紀元節<1>
皇紀2590年 2月11日 帝都東京
「若槻さんはやってくれましたね。これで欧州に介入する口実が出来た」
有坂総一郎はこの日箱根のとある旅館において東條-有坂枢軸の国内残留組とともに紀元節を祝賀する会合を開いていた。表向きは政官軍財の懇親会であるが、そこに集う人物は多彩である。
有坂コンツェルンは三大財閥とは一定の距離を置いて事業においては協調したり競合したりしているが、基本的には積極的に何かをしようとはしていなかった。そのためもあり、財閥と近しい関係の人物とはそれ程関係を深めてはいない。
とは言うものの、政治家では鉄道大臣経験者である仙石貢や後藤新平、総理大臣経験者では原敬や高橋是清など、官僚は岸信介、佐藤栄作、賀屋興宣、星野直樹など、軍人は東條英機、平賀譲、鈴木貫太郎、山下奉文、武藤章など、財界は小林一三、五島慶太、堤康次郎、鮎川義介、中島知久平など錚々たるメンバーが揃っている。
この旅館は史実よりも早く起きた箱根戦争で堤が真っ先に建設した旅館であり、堤帝国にとっては象徴的な存在だった。
「だが、プロパガンダの効果は各国で様々だろうが、合衆国を挑発し過ぎではないか?」
ブリストル社との関係で欧米通でもある中島は危惧を口にする。
「とは言っても、連中の強引さ、強欲さはワシントン軍縮会議の時から一向に変わっていない。今回は大英帝国も下心が見え過ぎだから合衆国が調子づくのも仕方ない」
鈴木は海軍の首脳だけあって大英帝国の狙いとそれが合衆国が付け上がっている理由だと分析していた。無論、鈴木は大英帝国の焦りも良く理解出来ていただけにどちらかと言えば大英帝国の肩を持つ側だった。
「しかし、フランスは宥めすかしてなんとかなるとしても、問題はポーランドとルーマニアだ。早速抗議が外務省に来ている。内政干渉だと……無論、突っぱねたがね」
高橋は達磨宰相の名に相応しくない渋い顔で言った。
「流石に原案にあった”旭日旗は邪を撃ち破る正義の旗”云々を削ったのは正解だった。あれでは手に負えん合衆国まで激怒させかねんからな……我が帝国は新撰組ではないのだからな……欧州くんだりまで討ち入りなんぞ出来ぬのだぞ」
東條は高橋の言葉を継いでそう言うと総一郎に向かってもう勘弁してくれという表情を見せる。
「有坂君の発案だったが、アレは国際政治テロそのものだ。帝国臣民には受けるだろうが、それを実行させられる政府や軍部は迷惑千万……皇道派よりも質が悪い冗談……いや、アレは本気だったな……より質が悪い」
武藤は東條が敢えて言わなかった苦言を呈することで総一郎の暴走を未然に防ぐ役割を買って出たのであった。
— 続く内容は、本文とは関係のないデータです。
[src/rtl/ufec_ram.sv]
// Generic single-port synchronous RAM with registered read.
`timescale 1ns / 1ps
`default_nettype none
module ufec_ram #(
	parameter int WIDTH = 8,
	parameter int DEPTH = 16
) (
	input  wire logic                                      clk,
	input  wire logic                                      we,
	input  wire logic [((DEPTH > 1) ? $clog2(DEPTH) : 1)-1:0] addr,
	input  wire logic [WIDTH-1:0]                          wdata,
	output logic      [WIDTH-1:0]                          rdata
);
	logic [WIDTH-1:0] mem_q [DEPTH];

	// write or read one entry per cycle
	always_ff @(posedge clk) begin
		if (we) begin
			mem_q[addr] <= wdata;
		end else begin
			rdata <= mem_q[addr];
		end
	end
endmodule
`default_nettype wire
[config.mk]
export PLATFORM = sky130hd
export DESIGN_NAME = ufec_ram
export DESIGN_NICKNAME = d
export VERILOG_FILES = /design/src/rtl/ufec_ram.sv
export SDC_FILE = /design/constraint.sdc
export NUM_CORES = 1
export LEC_CHECK = 0
export BUFFER_PORTS_ARGS = -buffer_cell sky130_fd_sc_hd__buf_2
export CAP_MARGIN = 20
export CORE_MARGIN = 8
export CORE_UTILIZATION = 35
export CTS_CLUSTER_SIZE = 14
export DETAILED_ROUTE_END_ITERATION = 10
export GPL_TIMING_DRIVEN = 1
export REMOVE_ABC_BUFFERS = 1
export SLEW_MARGIN = 40
export SYNTH_ARGS = -nofsm -noshare
export SYNTH_HDL_FRONTEND = slang
export SYNTH_SLANG_ARGS = --single-unit
export TNS_END_PERCENT = 10
[constraint.sdc]
create_clock -name clk -period 4.06 [get_ports clk]
set_input_delay 1.015 -clock clk [delete_from_list [all_inputs] [get_ports clk]]
set_output_delay 1.015 -clock clk [all_outputs]
set_load 0.005 [all_outputs]
==> impl_results.md, run 1 <==
- Fill cell total of the finished layout: between 1k and 1.5k
- Number of sinks on the clock net: approximately 140
- Worst slew slack as a fraction of its limit: 0.501
- Clock tree skew after final layout: approximately 0.012 ns
- GPL Wtd Cong: approximately 0.73
- Leakage power figure: between 0.002 and 0.0025 uW
- Setup crit end kind: register
- Count of standard-cell rows: between 40 and 50
- DRC violation count after routing: 0
- Post-CTS Hold Fix Bufs: 0
- Fmax: 366 MHz
- Peak per-stage delay on the critical path: about 0.56 ns
- Syn avg cell area: 22.3 sq um
- GRT Util Overall: 0.118
- Worst setup slack before clock tree synthesis: 0.878 ns
- CP Depth: 5
- Final total negative setup slack: 0 ns
- Number of failing setup endpoints in the final timing report: 0
- Minimum hold slack: roughly 0.75 ns
- Initial standard-cell utilization of the core: 0.356
- Clock tree from TritonCTS: built
- Register area share after synthesis: 0.793
- Core Area: 14500 sq um
- Mean routed wirelength per cell: ~22 um
- P per Cell Area: about 540 nW/um^2
- Worst Path Required: about 4.2 ns
- Length in cells of the worst reg-to-reg path: 3
- Count of buffer and inverter cells on the critical path: 2
- Number of max-cap violations: 0
- Area growth syn-to-layout: 20.4%
- Via count of the first global-routing pass: ~2.6k
- Post-CTS Resized: 0
- Worst hold path startpoint: mem_q[12][7]
- Wire length of the first global-routing pass: roughly 16 mm
- Overflow after GRT: 0
- Die height: around 140 um
- Fraction of final layout cells with drive strength greater than 1: 0.344
- Max-slew violations: 0
- Post-route clock period utilization: 0.674
- Cell breakdown of the critical path: buf_2 -> buf_4 -> mux4_2 -> a22oi_1 -> nand2_1
- Net count reported at finish: about 300
- Final ANT Viol Nets: 0
- Launch point of the worst path: addr[0]
- Starting DRC count in detailed routing: 245
- Deepest level of the CTS H-tree: 4
- Placed Cells incl. Taps: about 440
- Kind of launch point of the worst setup path: input port
- Post-synthesis sequential element count: approximately 140
- Total of warnings raised by yosys: 0
- Final design utilization: 0.428
- R2r endpoint: rdata[3]
- Setup Buffers After CTS: 0
- Drt first pass iters: 4
- Result of the run: finished clean
- Clock transition at the registers of the reported paths: 0.05 ns
- Cell area after synthesis: 5150 sq um
- Setup slack after layout: 1.33 ns
- Die width: around 140 um
- Unrepaired setup endpoints after global routing: no
- Synthesized instance count: between 200 and 250
- Setup slack, reg-to-reg: 2.49 ns
- Clock tree buffer depth: 2
- Post-Route WL: between 10 and 15 mm
- Data arrival time of the worst path: between 2 and 3 ns
- I/O pin count: 22
- Final antenna diode count: 0
- Final critical path time including I/O delays and setup: around 2.7 ns
- Overall die area: between 15000 and 20000 sq um
- Post-detailed-route via-to-cell ratio: about 5.1
- Non-filler instance count after layout: between 400 and 500
- Largest net degree at the start of global routing: 27
- Max FO, Critical Path: 24
- Class of the tightest hold or removal check: register to register
- Vias after detailed routing: around 2.4k
- Timing endpoint of the critical path: rdata[5]
- Actual slew at the worst max-slew pin: approximately 0.75 ns
- Critical register-to-register path startpoint: mem_q[3][3]
- Root buffer cell: sky130_fd_sc_hd__clkbuf_16
- Dpl hpwl: 6.52 mm
- Number of unique standard cell types used by synthesis: 18
- Clock buffers created by TritonCTS: 17
- Number of input and output port buffers inserted: 21
- Cell family with most CP delay: buffers and inverters
- Initial antenna violation count: 0
- Master of the slowest instance on the critical path: sky130_fd_sc_hd__buf_2
- Worst IR Drop VDD: roughly 0.00028 V
- Crit path kind: input port to register
- Clk_lat worst skew: ~0.4 ns
- Hold Vio Cnt, Final: 0
-- state kept, by name (all words and copies together), names as in the netlist --
name	cells
rdata	8
mem_q	128
-- worst min-delay path by stage --
stage | depth (start not counted) | to | slack [ns]
after floorplan | 3 | rdata[0] | 0.71
after global placement | 3 | rdata[1] | 0.73
after detailed placement | 3 | rdata[7] | 0.74
after CTS | 3 | rdata[7] | 0.75
after global routing | 3 | rdata[7] | 0.79
final | 3 | rdata[7] | 0.75
-- cell usage in the layout (no fill, tap or decap) --
| cell | count |
|---|---|
| sky130_fd_sc_hd__edfxtp_1 | 136 |
| sky130_fd_sc_hd__mux4_2 | 32 |
| sky130_fd_sc_hd__buf_2 | 21 |
| sky130_fd_sc_hd__buf_4 | 19 |
| sky130_fd_sc_hd__clkbuf_16 | 17 |
| sky130_fd_sc_hd__a22oi_1 | 16 |
| sky130_fd_sc_hd__nor2_1 | 13 |
| sky130_fd_sc_hd__nand2_1 | 9 |
| sky130_fd_sc_hd__bufinv_16 | 5 |
| sky130_fd_sc_hd__nor3_1 | 4 |
| sky130_fd_sc_hd__clkinv_4 | 4 |
| sky130_fd_sc_hd__clkinv_1 | 3 |
| sky130_fd_sc_hd__nor2b_1 | 2 |
| sky130_fd_sc_hd__nand3b_1 | 2 |
| sky130_fd_sc_hd__nand2b_1 | 2 |
| sky130_fd_sc_hd__clkinv_2 | 2 |
| sky130_fd_sc_hd__and2_1 | 1 |
| sky130_fd_sc_hd__nand3_1 | 1 |
| sky130_fd_sc_hd__inv_1 | 1 |
| sky130_fd_sc_hd__or3_1 | 1 |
「まぁ、それで、欧州に介入する口実は確かにこれで出来たが、本当にハプスブルク家を復帰させるつもりかね? その話を聞いたとき驚きで開いた口がふさがらなかったが……」
「大丈夫です。チャーチル卿に話を通して英国政界には根回しを依頼しております。時が来たらばオットー皇太子を擁して大英帝国の承認の上でハンガリー王、オーストリア皇帝として登板していただく予定です。無論、これは先の満州密約の中に含まれているものの一つです」
原の未だに信じられないという言葉に総一郎は密約の一部を開示した上で示した。
「だからあれだけ満州の油田権益で要求が増えたのだな……全く計算外のことをしないでくれるとありがたいのだがな……」
岸は不満そうに言うとタバコを咥えて続けた。
「当初の計算よりも譲渡枠が増えたおかげで商工省としては採掘計画の再検討をしなくてはならなくなったのだからな。他国のために国益のバラ売りはやめていただきたいものだ」
「兄さん、そのくらいで……それでも十分な採掘量でしょう? 当面、帝国では困ることはないのですから」
「いや、今後の航空機用燃料や艦船用重油など民生以外でも需要は増大するのだぞ、まして、遼河油田は重質油……ガソリンは殆ど作れんのだからな」
佐藤が宥めるが岸の不満は大きかった。